- Opening Delimiter -
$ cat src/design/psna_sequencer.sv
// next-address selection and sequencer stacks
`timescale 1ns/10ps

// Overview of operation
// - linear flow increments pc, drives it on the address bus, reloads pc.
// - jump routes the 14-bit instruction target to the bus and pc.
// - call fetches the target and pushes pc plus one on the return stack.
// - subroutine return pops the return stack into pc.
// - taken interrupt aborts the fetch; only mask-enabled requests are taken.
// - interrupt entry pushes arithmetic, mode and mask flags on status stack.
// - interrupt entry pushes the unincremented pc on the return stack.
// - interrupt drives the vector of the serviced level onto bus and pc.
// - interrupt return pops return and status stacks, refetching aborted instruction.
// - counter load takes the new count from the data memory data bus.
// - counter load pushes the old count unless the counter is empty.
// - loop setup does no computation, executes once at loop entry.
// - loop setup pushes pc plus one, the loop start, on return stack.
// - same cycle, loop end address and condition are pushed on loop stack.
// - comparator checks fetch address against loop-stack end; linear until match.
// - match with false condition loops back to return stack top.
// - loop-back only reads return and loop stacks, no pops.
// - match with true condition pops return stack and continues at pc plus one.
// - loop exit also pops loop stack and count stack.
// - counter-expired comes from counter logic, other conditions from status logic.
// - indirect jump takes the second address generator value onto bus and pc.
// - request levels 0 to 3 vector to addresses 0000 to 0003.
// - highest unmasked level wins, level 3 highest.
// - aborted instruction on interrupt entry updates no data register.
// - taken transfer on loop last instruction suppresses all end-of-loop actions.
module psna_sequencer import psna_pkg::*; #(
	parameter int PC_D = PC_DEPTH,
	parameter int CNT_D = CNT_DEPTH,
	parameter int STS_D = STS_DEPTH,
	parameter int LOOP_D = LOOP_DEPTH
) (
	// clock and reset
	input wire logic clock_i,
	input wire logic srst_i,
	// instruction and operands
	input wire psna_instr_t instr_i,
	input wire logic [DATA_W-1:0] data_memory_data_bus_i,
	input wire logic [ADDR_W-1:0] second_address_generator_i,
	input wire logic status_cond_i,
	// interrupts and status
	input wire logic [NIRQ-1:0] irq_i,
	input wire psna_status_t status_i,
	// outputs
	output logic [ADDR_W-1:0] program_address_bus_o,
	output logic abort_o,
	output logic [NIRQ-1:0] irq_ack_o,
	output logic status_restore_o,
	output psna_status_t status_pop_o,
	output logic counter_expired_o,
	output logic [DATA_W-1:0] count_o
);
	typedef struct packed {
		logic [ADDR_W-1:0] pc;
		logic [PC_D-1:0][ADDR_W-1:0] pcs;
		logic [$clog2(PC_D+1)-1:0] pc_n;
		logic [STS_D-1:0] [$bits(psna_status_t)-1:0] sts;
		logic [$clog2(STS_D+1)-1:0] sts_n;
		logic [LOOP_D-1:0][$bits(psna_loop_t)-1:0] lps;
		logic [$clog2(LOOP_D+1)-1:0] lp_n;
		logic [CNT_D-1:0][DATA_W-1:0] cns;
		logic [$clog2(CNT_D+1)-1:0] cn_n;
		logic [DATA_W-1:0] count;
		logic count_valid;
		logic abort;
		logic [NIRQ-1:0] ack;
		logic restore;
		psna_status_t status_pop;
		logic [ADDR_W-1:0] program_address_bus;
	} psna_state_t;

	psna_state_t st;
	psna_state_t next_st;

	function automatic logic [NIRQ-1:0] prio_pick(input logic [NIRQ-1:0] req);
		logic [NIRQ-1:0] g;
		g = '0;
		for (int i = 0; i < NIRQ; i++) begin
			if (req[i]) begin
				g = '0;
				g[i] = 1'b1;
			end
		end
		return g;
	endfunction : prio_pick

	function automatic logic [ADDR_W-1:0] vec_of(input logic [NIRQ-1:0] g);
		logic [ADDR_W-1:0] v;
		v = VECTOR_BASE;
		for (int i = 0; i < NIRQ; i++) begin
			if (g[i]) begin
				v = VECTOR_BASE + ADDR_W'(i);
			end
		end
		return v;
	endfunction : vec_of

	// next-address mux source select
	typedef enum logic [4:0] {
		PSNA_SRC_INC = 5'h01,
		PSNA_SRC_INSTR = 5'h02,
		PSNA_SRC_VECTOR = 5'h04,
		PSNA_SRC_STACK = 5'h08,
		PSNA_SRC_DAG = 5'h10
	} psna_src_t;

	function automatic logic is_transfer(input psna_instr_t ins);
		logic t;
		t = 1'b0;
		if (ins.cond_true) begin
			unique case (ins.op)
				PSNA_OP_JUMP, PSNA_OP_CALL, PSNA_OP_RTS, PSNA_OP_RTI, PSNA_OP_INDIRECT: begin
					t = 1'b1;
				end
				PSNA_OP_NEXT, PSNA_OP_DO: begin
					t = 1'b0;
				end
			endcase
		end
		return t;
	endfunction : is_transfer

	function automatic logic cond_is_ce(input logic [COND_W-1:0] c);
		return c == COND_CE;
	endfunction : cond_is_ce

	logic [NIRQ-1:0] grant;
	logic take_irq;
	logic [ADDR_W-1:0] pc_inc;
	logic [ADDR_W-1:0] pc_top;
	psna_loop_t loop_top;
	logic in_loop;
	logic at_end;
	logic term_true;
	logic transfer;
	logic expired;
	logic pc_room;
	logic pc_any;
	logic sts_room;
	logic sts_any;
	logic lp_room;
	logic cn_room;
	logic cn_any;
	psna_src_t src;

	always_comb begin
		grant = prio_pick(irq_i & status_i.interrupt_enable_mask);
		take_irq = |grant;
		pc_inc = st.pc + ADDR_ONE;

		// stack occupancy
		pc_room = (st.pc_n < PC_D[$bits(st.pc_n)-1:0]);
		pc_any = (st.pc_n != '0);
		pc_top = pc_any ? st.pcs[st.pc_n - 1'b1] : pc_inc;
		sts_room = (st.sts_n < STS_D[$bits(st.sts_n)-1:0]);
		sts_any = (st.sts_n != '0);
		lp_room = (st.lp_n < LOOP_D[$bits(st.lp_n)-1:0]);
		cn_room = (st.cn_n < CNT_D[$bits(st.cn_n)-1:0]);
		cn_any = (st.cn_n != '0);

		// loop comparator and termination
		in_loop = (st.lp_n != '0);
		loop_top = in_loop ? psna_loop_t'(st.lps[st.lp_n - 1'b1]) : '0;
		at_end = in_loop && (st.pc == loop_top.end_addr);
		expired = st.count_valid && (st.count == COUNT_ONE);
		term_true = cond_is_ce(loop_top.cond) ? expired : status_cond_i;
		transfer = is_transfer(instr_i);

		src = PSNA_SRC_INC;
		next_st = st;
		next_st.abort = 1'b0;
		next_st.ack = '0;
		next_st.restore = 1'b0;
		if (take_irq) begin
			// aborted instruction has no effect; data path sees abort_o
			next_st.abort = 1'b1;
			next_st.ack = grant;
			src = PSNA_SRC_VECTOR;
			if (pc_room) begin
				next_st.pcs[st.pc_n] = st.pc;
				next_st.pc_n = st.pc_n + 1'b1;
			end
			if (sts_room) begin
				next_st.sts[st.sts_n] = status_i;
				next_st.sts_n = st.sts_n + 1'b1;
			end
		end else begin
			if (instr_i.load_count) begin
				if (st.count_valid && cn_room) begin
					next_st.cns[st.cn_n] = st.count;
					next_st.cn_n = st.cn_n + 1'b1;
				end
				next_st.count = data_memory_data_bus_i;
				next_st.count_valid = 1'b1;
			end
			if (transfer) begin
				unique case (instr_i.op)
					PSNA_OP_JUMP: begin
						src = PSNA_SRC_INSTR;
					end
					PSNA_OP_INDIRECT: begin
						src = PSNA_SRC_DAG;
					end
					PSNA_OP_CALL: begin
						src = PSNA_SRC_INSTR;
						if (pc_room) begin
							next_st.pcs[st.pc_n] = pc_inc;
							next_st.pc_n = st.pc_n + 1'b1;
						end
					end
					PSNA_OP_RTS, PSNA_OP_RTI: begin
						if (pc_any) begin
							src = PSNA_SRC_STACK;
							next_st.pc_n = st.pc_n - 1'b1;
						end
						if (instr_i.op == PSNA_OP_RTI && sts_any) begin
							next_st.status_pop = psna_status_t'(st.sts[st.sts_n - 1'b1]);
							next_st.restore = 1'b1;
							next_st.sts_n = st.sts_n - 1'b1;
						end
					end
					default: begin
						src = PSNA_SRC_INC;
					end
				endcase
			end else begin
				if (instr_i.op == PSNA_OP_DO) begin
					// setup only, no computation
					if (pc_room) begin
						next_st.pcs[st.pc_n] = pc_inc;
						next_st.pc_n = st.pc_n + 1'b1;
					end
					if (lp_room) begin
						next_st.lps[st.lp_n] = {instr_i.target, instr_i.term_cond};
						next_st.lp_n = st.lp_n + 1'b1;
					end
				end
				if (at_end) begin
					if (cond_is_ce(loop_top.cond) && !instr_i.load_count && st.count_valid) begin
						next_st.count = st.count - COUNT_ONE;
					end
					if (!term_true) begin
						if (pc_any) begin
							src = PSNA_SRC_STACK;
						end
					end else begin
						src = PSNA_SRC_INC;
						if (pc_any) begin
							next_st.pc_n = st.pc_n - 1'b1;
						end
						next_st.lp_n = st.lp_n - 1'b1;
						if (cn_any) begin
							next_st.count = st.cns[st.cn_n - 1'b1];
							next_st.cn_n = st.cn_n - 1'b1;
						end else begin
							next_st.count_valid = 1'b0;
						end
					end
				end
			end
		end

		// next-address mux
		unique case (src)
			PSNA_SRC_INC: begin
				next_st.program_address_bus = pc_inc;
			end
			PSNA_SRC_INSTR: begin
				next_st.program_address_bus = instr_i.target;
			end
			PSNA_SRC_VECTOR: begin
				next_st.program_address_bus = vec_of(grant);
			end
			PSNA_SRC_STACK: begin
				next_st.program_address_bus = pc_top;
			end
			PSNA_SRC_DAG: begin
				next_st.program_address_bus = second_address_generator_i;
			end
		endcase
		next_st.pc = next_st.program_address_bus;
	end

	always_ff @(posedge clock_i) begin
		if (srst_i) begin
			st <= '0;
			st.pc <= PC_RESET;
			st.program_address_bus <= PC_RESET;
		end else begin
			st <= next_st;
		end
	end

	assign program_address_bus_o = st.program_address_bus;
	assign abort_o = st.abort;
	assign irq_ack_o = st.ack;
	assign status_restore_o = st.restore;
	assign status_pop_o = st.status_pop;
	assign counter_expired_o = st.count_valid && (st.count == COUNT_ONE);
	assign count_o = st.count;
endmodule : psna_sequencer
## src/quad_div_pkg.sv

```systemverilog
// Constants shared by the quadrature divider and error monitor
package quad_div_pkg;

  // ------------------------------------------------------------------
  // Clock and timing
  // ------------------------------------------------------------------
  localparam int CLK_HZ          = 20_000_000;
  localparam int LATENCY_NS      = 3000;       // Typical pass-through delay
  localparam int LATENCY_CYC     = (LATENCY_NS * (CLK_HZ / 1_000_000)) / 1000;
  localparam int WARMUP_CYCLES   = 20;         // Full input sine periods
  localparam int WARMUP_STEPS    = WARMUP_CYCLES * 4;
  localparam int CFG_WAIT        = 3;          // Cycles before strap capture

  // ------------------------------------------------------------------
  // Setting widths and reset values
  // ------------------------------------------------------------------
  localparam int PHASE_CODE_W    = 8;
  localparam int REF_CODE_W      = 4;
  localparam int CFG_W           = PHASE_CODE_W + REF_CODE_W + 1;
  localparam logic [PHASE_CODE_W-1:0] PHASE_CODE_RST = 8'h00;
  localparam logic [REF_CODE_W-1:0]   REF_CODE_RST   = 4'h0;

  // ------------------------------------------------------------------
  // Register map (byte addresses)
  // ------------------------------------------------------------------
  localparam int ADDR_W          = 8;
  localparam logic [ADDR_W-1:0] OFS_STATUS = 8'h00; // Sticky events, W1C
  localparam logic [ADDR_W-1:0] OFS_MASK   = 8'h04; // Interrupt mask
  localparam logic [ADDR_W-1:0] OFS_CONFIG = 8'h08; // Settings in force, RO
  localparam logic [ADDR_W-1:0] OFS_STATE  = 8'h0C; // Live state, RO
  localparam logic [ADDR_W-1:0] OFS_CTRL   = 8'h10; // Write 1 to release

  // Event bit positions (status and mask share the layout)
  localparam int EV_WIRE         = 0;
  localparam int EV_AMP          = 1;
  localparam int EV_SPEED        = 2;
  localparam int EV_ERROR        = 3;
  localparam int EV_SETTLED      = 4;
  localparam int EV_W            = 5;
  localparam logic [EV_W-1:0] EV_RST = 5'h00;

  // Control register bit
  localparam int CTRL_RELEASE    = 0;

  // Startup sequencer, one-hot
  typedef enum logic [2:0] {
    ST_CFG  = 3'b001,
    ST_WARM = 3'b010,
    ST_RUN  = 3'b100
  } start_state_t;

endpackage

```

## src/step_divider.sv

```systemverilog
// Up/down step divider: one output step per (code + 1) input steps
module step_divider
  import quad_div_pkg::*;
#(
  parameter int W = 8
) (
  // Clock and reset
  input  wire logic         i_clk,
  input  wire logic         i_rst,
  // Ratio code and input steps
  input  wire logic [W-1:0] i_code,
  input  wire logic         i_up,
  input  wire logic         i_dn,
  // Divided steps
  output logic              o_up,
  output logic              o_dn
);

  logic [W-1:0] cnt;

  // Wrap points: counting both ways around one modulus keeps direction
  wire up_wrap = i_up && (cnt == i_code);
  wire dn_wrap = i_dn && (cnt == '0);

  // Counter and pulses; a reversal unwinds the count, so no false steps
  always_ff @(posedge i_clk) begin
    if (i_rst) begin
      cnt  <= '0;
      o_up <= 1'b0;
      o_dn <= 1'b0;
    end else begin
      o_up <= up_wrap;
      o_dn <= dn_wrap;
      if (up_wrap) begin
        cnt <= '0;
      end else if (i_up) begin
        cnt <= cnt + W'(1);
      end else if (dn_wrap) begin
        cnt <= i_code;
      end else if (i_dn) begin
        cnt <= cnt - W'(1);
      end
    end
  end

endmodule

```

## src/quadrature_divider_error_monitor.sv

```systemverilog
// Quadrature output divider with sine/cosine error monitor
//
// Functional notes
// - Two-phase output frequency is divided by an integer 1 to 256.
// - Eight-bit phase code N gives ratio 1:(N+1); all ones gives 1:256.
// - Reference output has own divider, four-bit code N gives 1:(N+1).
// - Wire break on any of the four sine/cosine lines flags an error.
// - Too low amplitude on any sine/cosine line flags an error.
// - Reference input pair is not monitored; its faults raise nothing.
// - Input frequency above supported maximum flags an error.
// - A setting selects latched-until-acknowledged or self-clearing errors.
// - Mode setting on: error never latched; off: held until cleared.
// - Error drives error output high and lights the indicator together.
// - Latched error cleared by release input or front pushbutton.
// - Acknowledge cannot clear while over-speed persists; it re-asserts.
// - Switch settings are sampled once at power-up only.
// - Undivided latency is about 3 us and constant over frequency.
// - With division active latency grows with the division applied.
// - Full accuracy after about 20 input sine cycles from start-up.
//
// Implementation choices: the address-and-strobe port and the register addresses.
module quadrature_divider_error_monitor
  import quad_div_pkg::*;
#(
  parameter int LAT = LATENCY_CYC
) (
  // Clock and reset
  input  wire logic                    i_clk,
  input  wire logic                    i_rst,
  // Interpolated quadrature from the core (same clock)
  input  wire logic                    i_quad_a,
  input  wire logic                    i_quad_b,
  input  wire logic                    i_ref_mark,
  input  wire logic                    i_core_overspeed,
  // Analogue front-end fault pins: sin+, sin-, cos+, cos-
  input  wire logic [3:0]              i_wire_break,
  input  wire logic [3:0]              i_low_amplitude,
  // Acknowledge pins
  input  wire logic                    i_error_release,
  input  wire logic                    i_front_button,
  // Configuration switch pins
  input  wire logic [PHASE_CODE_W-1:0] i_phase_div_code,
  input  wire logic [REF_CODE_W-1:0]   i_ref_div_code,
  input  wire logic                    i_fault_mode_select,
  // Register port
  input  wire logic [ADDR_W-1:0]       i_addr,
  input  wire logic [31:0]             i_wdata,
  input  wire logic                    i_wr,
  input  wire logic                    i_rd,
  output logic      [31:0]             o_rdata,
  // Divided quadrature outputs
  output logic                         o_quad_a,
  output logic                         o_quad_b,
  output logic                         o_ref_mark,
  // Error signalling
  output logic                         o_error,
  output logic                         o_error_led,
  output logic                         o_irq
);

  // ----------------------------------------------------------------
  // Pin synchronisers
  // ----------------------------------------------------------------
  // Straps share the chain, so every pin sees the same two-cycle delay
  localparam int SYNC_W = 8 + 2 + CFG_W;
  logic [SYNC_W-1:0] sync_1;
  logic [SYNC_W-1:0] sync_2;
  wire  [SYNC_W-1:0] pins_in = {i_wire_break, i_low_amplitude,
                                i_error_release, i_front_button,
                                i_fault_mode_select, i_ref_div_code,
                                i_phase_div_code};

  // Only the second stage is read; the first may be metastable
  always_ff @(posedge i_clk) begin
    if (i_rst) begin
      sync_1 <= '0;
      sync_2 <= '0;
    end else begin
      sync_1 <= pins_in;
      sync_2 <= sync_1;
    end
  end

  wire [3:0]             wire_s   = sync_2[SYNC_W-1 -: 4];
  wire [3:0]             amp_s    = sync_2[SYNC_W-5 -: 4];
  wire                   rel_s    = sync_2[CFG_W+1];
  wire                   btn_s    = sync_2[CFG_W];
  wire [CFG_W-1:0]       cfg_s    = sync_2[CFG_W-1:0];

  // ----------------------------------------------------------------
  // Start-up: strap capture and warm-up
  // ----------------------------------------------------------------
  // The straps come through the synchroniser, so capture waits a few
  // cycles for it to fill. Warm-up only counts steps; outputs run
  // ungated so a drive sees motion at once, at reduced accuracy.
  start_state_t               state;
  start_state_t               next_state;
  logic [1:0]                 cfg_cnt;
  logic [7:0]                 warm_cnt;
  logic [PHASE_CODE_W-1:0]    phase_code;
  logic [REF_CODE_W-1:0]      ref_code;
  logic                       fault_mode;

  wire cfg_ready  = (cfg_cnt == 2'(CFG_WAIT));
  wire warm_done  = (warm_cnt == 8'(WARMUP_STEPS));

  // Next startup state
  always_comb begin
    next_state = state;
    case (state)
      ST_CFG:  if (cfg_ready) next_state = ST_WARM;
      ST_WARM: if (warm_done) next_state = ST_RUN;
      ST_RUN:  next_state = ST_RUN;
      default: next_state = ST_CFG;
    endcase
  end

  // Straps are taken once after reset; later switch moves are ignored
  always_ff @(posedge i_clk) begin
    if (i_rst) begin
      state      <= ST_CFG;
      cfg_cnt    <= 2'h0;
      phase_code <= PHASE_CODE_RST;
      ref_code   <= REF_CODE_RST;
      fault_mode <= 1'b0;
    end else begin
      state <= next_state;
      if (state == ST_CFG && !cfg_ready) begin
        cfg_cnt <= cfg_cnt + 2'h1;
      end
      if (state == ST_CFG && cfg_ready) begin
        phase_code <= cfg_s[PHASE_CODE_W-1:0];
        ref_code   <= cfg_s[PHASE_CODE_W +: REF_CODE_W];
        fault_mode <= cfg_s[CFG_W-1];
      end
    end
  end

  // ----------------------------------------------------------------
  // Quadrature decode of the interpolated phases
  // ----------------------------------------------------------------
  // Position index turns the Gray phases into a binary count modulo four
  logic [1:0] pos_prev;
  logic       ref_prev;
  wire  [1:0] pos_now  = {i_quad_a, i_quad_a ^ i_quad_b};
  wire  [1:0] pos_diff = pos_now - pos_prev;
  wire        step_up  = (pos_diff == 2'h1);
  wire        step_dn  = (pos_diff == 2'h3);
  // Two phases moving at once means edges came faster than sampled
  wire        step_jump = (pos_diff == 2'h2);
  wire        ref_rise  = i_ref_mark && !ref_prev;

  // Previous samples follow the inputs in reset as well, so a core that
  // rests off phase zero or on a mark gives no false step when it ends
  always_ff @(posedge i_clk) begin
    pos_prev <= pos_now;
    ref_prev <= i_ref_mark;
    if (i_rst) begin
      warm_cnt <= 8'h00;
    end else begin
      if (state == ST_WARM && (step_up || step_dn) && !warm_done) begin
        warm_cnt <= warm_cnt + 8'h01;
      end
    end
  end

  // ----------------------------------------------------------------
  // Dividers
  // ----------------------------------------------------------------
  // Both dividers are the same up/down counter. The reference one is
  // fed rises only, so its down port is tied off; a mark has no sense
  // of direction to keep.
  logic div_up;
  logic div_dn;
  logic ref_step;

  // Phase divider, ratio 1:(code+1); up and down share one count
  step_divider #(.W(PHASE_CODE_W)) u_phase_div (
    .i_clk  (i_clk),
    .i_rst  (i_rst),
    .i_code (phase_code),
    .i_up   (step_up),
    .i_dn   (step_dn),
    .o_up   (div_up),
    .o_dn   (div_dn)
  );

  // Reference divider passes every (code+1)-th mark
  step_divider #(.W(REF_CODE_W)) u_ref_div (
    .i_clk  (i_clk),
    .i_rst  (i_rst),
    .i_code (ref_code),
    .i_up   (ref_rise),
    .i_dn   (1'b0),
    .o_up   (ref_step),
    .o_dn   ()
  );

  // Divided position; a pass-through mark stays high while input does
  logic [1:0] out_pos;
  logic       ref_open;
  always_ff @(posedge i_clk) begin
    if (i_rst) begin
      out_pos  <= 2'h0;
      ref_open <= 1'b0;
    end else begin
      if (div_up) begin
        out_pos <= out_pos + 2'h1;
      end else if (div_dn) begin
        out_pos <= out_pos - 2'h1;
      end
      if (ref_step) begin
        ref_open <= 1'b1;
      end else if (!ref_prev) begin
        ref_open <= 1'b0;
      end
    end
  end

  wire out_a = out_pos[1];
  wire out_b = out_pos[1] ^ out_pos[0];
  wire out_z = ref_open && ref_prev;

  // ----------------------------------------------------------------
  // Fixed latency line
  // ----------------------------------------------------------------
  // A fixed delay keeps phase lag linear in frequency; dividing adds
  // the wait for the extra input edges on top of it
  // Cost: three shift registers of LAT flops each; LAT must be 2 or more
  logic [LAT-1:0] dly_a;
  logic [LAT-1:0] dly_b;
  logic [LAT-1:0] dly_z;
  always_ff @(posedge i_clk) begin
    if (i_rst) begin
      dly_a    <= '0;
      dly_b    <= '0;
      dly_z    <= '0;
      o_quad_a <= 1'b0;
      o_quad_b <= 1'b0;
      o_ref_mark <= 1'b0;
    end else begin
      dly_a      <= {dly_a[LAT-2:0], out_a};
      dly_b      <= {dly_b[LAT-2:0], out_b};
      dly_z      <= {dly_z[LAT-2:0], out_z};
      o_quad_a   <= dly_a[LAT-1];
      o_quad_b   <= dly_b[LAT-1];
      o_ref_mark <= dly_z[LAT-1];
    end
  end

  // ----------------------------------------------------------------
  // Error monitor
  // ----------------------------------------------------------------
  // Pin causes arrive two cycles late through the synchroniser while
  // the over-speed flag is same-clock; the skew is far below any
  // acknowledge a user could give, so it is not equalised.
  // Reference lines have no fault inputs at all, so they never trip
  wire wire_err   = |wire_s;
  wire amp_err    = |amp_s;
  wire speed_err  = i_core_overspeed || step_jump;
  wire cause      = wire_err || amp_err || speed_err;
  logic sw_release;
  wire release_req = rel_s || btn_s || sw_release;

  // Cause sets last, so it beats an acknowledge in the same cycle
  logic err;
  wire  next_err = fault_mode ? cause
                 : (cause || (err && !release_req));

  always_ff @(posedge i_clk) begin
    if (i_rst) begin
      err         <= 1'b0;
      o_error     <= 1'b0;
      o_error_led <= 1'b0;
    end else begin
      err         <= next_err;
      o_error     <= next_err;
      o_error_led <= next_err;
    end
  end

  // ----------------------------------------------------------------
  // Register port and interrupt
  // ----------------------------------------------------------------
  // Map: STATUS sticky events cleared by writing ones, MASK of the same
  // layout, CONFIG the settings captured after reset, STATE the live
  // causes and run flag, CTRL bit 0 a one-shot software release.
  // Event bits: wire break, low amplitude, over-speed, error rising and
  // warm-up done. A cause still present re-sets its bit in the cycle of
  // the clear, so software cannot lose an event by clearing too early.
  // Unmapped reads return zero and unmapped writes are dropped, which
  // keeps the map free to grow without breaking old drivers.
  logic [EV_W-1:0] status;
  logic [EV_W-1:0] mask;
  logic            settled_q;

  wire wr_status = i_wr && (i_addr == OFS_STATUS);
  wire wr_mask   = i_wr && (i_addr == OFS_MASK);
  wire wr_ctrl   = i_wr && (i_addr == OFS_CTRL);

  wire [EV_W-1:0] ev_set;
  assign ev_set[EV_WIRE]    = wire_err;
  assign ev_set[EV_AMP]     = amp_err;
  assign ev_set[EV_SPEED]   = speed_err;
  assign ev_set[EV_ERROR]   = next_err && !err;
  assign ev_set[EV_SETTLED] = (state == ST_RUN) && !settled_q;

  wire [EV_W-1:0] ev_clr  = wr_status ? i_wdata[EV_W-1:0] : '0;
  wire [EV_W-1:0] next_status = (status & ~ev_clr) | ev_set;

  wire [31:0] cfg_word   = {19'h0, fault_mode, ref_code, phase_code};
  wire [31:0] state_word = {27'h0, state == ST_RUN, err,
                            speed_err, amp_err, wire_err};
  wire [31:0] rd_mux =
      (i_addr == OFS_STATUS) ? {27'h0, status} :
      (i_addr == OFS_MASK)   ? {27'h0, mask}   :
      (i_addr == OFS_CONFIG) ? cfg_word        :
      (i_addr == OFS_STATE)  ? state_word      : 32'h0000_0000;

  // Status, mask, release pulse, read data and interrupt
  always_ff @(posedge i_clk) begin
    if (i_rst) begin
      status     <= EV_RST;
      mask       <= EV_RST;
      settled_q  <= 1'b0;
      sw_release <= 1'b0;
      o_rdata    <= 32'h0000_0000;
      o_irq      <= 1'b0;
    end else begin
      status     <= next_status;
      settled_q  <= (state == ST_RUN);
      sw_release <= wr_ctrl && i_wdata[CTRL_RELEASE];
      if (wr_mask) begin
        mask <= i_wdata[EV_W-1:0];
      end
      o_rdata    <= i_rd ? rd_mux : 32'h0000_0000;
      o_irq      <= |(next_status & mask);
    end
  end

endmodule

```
- Closing Delimiter -
_Task item_
Using the material above, report each line where "lines" occurs.

_Output of the exercise_
// - Wire break on any of the four sine/cosine lines flags an error.
  // Reference lines have no fault inputs at all, so they never trip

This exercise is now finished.